**Exercise objective:**
Within the listing below, the lines to output run from the one containing "word == W_QUEUE_NUM;" through the one containing "Die area went down by about 2.8%."; copy them exactly and nothing else.

Top of Supplied material

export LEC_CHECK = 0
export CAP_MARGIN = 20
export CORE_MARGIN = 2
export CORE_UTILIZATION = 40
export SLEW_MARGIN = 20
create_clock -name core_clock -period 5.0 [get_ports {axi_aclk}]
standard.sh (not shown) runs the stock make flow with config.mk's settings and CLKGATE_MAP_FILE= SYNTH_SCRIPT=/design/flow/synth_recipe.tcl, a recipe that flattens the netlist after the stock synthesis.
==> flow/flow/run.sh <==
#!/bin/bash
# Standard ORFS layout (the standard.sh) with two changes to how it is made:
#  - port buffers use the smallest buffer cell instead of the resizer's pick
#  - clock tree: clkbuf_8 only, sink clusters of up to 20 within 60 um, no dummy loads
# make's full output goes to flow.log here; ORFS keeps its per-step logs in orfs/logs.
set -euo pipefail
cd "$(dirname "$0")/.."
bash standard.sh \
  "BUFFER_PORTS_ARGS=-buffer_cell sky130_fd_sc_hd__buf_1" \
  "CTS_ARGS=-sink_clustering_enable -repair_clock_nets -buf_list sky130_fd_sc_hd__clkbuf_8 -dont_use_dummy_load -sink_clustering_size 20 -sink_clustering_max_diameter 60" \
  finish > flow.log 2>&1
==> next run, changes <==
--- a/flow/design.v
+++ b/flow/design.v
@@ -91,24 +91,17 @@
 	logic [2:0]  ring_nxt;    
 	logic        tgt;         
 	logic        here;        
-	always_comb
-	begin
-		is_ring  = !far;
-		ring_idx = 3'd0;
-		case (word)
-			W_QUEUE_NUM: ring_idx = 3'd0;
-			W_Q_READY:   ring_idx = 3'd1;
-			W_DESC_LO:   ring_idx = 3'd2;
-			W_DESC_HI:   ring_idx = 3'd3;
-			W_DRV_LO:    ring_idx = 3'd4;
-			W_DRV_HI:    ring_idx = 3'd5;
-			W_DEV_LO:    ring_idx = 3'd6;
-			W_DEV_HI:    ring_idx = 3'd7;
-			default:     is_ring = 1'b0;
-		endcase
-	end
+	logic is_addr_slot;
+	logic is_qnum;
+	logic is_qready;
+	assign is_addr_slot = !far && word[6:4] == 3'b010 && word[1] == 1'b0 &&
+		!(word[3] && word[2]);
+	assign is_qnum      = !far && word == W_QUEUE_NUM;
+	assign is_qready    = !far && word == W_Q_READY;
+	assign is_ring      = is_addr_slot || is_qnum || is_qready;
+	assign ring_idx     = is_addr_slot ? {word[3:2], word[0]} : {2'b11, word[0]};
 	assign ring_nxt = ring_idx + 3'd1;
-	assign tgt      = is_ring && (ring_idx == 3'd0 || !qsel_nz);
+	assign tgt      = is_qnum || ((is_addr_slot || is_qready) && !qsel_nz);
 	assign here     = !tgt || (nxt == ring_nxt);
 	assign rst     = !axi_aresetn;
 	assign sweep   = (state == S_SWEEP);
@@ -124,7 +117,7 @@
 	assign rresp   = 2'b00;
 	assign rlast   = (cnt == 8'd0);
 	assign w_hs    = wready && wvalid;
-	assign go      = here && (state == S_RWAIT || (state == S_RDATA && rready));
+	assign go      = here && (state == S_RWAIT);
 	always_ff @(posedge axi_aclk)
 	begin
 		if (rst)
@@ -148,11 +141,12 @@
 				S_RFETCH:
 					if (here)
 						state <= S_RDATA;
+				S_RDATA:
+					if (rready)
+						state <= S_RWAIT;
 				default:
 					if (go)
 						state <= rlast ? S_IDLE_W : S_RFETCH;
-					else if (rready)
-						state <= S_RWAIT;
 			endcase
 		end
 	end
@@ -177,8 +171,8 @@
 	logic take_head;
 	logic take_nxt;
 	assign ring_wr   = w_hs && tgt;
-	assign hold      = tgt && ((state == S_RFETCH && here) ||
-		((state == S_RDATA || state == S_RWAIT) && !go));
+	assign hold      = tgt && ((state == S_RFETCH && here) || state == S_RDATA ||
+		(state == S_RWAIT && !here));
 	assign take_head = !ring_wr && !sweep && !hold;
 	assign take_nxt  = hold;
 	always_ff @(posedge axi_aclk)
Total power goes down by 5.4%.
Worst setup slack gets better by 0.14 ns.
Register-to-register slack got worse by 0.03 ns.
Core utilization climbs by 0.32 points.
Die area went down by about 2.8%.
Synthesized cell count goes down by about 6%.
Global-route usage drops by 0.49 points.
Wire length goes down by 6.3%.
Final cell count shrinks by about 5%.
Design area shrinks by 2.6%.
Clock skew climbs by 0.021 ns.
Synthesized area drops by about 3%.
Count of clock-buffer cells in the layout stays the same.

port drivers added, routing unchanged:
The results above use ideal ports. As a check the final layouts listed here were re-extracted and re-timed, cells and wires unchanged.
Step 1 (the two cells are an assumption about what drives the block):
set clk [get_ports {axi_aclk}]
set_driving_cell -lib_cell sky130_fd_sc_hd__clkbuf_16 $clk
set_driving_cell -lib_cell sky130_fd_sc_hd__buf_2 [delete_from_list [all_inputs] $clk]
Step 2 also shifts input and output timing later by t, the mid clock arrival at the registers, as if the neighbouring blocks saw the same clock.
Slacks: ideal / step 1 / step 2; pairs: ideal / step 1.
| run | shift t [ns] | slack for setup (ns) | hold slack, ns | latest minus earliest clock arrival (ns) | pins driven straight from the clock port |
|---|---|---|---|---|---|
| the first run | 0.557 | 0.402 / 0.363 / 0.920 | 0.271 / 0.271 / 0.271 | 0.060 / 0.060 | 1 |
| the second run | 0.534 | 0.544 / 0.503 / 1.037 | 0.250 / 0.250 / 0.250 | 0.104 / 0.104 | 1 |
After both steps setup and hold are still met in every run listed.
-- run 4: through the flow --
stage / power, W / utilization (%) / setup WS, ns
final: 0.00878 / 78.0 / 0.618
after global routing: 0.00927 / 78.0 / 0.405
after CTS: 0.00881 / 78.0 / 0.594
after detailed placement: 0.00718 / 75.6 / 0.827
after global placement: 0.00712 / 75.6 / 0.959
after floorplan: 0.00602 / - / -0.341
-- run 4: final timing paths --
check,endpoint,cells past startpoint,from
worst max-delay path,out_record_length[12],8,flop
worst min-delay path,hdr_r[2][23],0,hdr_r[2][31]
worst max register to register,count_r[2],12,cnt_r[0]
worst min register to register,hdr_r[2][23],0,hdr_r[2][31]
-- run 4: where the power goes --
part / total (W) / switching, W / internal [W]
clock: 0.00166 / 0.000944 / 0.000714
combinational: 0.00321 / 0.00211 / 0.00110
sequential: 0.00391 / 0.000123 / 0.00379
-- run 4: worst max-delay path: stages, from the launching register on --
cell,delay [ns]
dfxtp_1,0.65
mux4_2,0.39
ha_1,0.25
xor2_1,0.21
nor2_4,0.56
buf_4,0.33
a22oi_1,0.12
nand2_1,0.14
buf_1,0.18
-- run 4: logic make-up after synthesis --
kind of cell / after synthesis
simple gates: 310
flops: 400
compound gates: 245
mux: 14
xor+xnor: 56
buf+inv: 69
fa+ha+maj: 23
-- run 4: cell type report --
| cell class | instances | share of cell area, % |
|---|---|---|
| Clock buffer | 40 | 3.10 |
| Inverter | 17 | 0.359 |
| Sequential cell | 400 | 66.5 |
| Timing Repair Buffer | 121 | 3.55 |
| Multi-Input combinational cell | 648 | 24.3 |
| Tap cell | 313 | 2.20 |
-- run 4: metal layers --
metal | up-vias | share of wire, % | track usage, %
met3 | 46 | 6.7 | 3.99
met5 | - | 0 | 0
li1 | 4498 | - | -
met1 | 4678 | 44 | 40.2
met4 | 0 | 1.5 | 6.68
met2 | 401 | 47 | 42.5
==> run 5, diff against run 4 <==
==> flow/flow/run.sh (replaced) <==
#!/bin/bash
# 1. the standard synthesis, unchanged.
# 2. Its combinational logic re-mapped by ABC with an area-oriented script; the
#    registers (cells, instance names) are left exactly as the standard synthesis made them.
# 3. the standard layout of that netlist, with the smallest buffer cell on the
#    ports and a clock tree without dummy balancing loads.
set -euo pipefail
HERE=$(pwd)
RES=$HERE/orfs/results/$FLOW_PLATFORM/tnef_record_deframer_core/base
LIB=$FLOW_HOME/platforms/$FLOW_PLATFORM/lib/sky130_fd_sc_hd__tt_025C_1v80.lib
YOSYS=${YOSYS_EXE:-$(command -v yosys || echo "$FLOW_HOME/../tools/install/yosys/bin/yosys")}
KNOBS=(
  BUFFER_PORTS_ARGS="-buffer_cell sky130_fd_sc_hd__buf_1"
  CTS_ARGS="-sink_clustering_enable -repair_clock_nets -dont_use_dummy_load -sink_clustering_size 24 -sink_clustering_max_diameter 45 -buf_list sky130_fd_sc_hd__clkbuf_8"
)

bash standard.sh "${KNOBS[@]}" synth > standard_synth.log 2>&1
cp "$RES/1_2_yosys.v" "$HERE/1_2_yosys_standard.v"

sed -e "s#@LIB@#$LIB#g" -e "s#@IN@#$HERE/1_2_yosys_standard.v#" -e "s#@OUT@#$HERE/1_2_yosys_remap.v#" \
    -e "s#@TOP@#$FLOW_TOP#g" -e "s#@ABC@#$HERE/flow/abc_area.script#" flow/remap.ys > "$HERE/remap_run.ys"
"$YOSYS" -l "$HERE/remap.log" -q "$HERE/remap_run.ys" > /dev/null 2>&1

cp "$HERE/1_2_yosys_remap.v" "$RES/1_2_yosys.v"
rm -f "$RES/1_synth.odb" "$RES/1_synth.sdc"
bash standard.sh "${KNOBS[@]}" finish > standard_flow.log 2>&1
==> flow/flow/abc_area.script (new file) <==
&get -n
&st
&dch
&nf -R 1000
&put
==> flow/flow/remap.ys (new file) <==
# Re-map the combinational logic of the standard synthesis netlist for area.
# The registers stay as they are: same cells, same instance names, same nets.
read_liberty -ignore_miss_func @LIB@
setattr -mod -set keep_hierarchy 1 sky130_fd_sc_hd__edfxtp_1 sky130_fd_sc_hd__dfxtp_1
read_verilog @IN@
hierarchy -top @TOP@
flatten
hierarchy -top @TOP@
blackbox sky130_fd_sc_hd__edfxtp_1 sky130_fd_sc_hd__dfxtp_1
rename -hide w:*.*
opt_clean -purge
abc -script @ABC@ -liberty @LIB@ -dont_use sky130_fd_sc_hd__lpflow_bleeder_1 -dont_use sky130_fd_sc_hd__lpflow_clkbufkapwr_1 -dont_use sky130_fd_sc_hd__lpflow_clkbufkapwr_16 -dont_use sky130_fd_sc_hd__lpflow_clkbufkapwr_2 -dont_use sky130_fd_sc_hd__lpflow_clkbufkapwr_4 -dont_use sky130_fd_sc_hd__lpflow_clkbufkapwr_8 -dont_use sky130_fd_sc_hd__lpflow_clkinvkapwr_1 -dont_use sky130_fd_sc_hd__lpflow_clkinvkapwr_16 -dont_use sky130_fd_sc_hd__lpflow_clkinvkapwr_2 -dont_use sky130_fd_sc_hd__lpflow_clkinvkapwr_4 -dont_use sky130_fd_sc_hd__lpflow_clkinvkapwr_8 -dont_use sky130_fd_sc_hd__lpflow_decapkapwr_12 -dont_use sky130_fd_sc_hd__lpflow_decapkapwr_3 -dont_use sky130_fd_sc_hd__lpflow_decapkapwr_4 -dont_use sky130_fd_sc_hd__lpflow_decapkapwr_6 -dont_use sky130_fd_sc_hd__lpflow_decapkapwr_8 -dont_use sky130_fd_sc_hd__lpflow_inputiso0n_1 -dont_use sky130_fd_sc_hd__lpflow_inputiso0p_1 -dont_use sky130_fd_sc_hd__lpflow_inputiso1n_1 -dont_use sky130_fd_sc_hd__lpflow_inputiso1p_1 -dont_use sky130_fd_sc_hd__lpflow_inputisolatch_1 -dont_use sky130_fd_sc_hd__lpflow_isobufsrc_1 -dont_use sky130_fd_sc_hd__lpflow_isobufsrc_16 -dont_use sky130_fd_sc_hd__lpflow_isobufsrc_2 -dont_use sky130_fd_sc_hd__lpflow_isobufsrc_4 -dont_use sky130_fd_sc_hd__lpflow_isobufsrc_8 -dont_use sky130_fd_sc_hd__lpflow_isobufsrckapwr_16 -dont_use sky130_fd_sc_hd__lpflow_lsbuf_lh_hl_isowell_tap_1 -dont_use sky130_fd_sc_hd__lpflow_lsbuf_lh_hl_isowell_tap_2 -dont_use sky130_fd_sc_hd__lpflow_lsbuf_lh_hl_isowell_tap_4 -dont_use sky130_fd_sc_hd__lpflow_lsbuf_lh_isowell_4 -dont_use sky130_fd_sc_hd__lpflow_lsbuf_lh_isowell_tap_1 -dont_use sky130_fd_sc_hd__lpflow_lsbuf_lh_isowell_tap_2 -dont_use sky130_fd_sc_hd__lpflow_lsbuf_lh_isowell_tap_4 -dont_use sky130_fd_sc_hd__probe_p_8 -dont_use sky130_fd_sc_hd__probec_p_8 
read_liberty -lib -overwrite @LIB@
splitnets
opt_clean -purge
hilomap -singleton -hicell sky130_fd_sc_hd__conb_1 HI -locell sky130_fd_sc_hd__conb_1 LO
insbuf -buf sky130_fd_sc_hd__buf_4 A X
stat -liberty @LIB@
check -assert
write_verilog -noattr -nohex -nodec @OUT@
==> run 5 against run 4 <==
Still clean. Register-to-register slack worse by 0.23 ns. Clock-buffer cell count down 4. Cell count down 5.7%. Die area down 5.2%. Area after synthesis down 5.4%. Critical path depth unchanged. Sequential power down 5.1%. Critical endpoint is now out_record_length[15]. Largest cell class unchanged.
Context: an optimization exercise on an open-source flow, tuned for a short achievable clock period, few clock cycles per item and low power. The choices shown serve that exercise and are no tape-out recipe.
The RTL was checked by simulation tests, not by an equivalence proof against the original design.
Power figures rest on the tool's default switching activity, not on a simulated workload.

run A:
Design fmul_pipe, start of the top module:
module fmul_pipe
#(
    parameter int EXP   = 8,
    parameter int FRAC  = 23,
    parameter int WIDTH = EXP + FRAC + 1
) (
    input  logic              clk,
    input  logic              rst,
    input  logic              in_valid,
    output logic              in_ready,
    input  logic [WIDTH-1:0]  a,
    input  logic [WIDTH-1:0]  b,
    input  logic [1:0]        round_mode,
    output logic              out_valid,
    input  logic              out_ready,
    output logic [WIDTH-1:0]  r,
    output logic [NFLAGS-1:0] flags
);
    logic acc;
    assign acc = in_valid & in_ready;
    logic [7:0]  ea, eb;
    logic [22:0] fa, fb;
    assign ea = a[30:23]; assign fa = a[22:0];
    assign eb = b[30:23]; assign fb = b[22:0];
    logic za, zb, ia, ib, na, nb;
    assign za = (ea == 8'd0) & (fa == 23'd0);
    assign zb = (eb == 8'd0) & (fb == 23'd0);
    assign ia = (&ea) & (fa == 23'd0);
    assign ib = (&eb) & (fb == 23'd0);
    assign na = (&ea) & (|fa);
    assign nb = (&eb) & (|fb);
    logic w_nan, w_inf, w_spec;
    assign w_nan  = na | nb | ((ia | ib) & (za | zb));
    assign w_inf  = ~w_nan & (ia | ib);
    assign w_spec = na | nb | ia | ib | za | zb;
    logic [23:0] ma, mb;
    assign ma = {|ea, fa};
    assign mb = {|eb, fb};
    logic [9:0] w_esum;
    assign w_esum = 10'({2'b0, (ea == 8'd0) ? 8'd1 : ea}) + 10'({2'b0, (eb == 8'd0) ? 8'd1 : eb}) - 10'd127;
    logic [4:0] lza, lzb;
    always_comb begin
        lza = 5'd0;
        lzb = 5'd0;
        for (int k = 0; k < 24; k++) begin
            if (ma[k]) lza = 5'(23 - k);
            if (mb[k]) lzb = 5'(23 - k);
        end
    end
    logic w_rne, w_dirup;
    assign w_rne   = (round_mode == 2'd0);
    assign w_dirup = (round_mode == 2'd3 & ~(a[31] ^ b[31])) | (round_mode == 2'd2 & (a[31] ^ b[31]));
    logic [23:0] nma, nmb;
    assign nma = ma << lza;
    assign nmb = mb << lzb;
    logic v0;
    always_ff @(posedge clk or posedge rst)
        if (rst) v0 <= 1'b0;
        else v0 <= acc;
    logic [9:0] esum_B;
  ...
For scale: roughly 460 flip-flops, ~110 I/O pins, ~35000 um2 of cells after synthesis.
clock: 8.0 ns
lec_check: 0
cap_margin: 20
core_margin: 2
core_utilization: 40
cts_cluster_diameter: 150
cts_cluster_size: 20
setup_slack_margin: 4.3
slew_margin: 20
tns_end_percent: 10
run.sh (not shown) runs the stock make flow with config.mk's settings and CLKGATE_MAP_FILE= SYNTH_SCRIPT=/design/flow/synth_recipe.tcl, a recipe that flattens the netlist after the stock synthesis.
Run A reached the end of the flow, and the finished layout is clean on the timing, design-rule and antenna checks.
Testbench counts of run A, summed over its fixed seeds: cycles 32,032, items 32,000.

Bottom of Supplied material

**Exercise response:**
+	assign is_qnum      = !far && word == W_QUEUE_NUM;
+	assign is_qready    = !far && word == W_Q_READY;
+	assign is_ring      = is_addr_slot || is_qnum || is_qready;
+	assign ring_idx     = is_addr_slot ? {word[3:2], word[0]} : {2'b11, word[0]};
 	assign ring_nxt = ring_idx + 3'd1;
-	assign tgt      = is_ring && (ring_idx == 3'd0 || !qsel_nz);
+	assign tgt      = is_qnum || ((is_addr_slot || is_qready) && !qsel_nz);
 	assign here     = !tgt || (nxt == ring_nxt);
 	assign rst     = !axi_aresetn;
 	assign sweep   = (state == S_SWEEP);
@@ -124,7 +117,7 @@
 	assign rresp   = 2'b00;
 	assign rlast   = (cnt == 8'd0);
 	assign w_hs    = wready && wvalid;
-	assign go      = here && (state == S_RWAIT || (state == S_RDATA && rready));
+	assign go      = here && (state == S_RWAIT);
 	always_ff @(posedge axi_aclk)
 	begin
 		if (rst)
@@ -148,11 +141,12 @@
 				S_RFETCH:
 					if (here)
 						state <= S_RDATA;
+				S_RDATA:
+					if (rready)
+						state <= S_RWAIT;
 				default:
 					if (go)
 						state <= rlast ? S_IDLE_W : S_RFETCH;
-					else if (rready)
-						state <= S_RWAIT;
 			endcase
 		end
 	end
@@ -177,8 +171,8 @@
 	logic take_head;
 	logic take_nxt;
 	assign ring_wr   = w_hs && tgt;
-	assign hold      = tgt && ((state == S_RFETCH && here) ||
-		((state == S_RDATA || state == S_RWAIT) && !go));
+	assign hold      = tgt && ((state == S_RFETCH && here) || state == S_RDATA ||
+		(state == S_RWAIT && !here));
 	assign take_head = !ring_wr && !sweep && !hold;
 	assign take_nxt  = hold;
 	always_ff @(posedge axi_aclk)
Total power goes down by 5.4%.
Worst setup slack gets better by 0.14 ns.
Register-to-register slack got worse by 0.03 ns.
Core utilization climbs by 0.32 points.
Die area went down by about 2.8%.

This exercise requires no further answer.